> Data for review

+ + + + +

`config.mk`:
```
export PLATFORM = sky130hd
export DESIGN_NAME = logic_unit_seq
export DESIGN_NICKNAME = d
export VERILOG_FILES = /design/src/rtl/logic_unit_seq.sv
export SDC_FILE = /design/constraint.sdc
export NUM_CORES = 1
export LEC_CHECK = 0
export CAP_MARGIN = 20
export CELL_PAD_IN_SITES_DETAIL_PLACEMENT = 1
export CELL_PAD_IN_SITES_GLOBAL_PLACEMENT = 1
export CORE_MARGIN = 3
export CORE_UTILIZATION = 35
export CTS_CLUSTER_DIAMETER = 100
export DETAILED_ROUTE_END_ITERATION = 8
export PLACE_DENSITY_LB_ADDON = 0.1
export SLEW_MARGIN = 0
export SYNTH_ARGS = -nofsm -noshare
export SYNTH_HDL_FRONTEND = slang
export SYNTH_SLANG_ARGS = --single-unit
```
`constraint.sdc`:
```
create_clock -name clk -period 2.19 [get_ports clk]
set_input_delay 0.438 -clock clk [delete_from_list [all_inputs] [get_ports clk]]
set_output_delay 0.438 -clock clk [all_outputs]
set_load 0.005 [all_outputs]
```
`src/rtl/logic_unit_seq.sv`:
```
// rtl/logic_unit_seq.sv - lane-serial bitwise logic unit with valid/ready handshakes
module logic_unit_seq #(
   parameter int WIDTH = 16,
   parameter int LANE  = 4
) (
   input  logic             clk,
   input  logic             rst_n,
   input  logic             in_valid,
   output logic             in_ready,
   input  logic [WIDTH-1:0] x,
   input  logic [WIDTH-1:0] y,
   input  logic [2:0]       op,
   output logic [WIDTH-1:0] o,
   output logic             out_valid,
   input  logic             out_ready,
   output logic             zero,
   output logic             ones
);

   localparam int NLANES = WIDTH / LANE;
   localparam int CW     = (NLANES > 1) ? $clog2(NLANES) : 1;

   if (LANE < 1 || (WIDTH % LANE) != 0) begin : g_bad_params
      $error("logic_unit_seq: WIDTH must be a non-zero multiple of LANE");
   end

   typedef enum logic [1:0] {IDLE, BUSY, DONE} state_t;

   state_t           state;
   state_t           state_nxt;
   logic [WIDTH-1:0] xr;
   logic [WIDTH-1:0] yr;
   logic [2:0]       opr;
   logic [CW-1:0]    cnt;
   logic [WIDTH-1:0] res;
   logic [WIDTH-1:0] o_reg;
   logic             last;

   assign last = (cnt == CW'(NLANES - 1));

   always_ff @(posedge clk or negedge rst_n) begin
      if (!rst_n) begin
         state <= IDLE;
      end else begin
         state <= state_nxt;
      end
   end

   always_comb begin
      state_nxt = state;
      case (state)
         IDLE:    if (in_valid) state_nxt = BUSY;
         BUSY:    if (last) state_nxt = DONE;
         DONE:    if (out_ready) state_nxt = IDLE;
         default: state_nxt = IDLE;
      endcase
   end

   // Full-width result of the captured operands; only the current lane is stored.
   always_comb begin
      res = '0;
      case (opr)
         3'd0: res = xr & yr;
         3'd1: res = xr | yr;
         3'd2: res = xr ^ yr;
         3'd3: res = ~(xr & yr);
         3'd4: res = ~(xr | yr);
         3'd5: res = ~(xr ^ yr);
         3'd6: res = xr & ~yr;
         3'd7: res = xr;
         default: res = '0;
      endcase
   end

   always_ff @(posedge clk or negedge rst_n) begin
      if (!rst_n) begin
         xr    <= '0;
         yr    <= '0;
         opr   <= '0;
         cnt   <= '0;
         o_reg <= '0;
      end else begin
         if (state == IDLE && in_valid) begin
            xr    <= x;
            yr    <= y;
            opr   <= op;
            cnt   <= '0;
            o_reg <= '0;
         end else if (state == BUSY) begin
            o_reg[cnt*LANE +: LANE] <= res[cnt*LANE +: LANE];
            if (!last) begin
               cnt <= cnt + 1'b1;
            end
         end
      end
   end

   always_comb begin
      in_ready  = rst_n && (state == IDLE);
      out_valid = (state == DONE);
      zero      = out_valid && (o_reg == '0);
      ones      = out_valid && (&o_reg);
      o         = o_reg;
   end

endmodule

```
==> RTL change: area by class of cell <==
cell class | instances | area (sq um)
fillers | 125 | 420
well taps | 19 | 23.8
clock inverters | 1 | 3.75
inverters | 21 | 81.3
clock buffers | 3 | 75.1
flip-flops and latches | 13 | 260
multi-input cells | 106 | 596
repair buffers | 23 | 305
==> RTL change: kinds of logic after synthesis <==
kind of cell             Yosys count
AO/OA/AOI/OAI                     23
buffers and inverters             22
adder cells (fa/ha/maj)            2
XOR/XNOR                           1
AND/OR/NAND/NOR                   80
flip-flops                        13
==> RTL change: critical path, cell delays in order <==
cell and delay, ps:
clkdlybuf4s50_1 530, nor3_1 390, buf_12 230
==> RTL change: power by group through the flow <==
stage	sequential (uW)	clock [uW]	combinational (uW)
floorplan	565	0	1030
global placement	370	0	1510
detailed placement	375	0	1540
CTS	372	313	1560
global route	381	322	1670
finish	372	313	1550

+ + + + +

> What the task requires
From the line containing "well taps | 19 | 23.8" down to the line containing "clkdlybuf4s50_1 530, nor3_1 390, buf_12 230" in the material above, reproduce every line exactly, including the two end lines.

> Reply to the task
well taps | 19 | 23.8
clock inverters | 1 | 3.75
inverters | 21 | 81.3
clock buffers | 3 | 75.1
flip-flops and latches | 13 | 260
multi-input cells | 106 | 596
repair buffers | 23 | 305
==> RTL change: kinds of logic after synthesis <==
kind of cell             Yosys count
AO/OA/AOI/OAI                     23
buffers and inverters             22
adder cells (fa/ha/maj)            2
XOR/XNOR                           1
AND/OR/NAND/NOR                   80
flip-flops                        13
==> RTL change: critical path, cell delays in order <==
cell and delay, ps:
clkdlybuf4s50_1 530, nor3_1 390, buf_12 230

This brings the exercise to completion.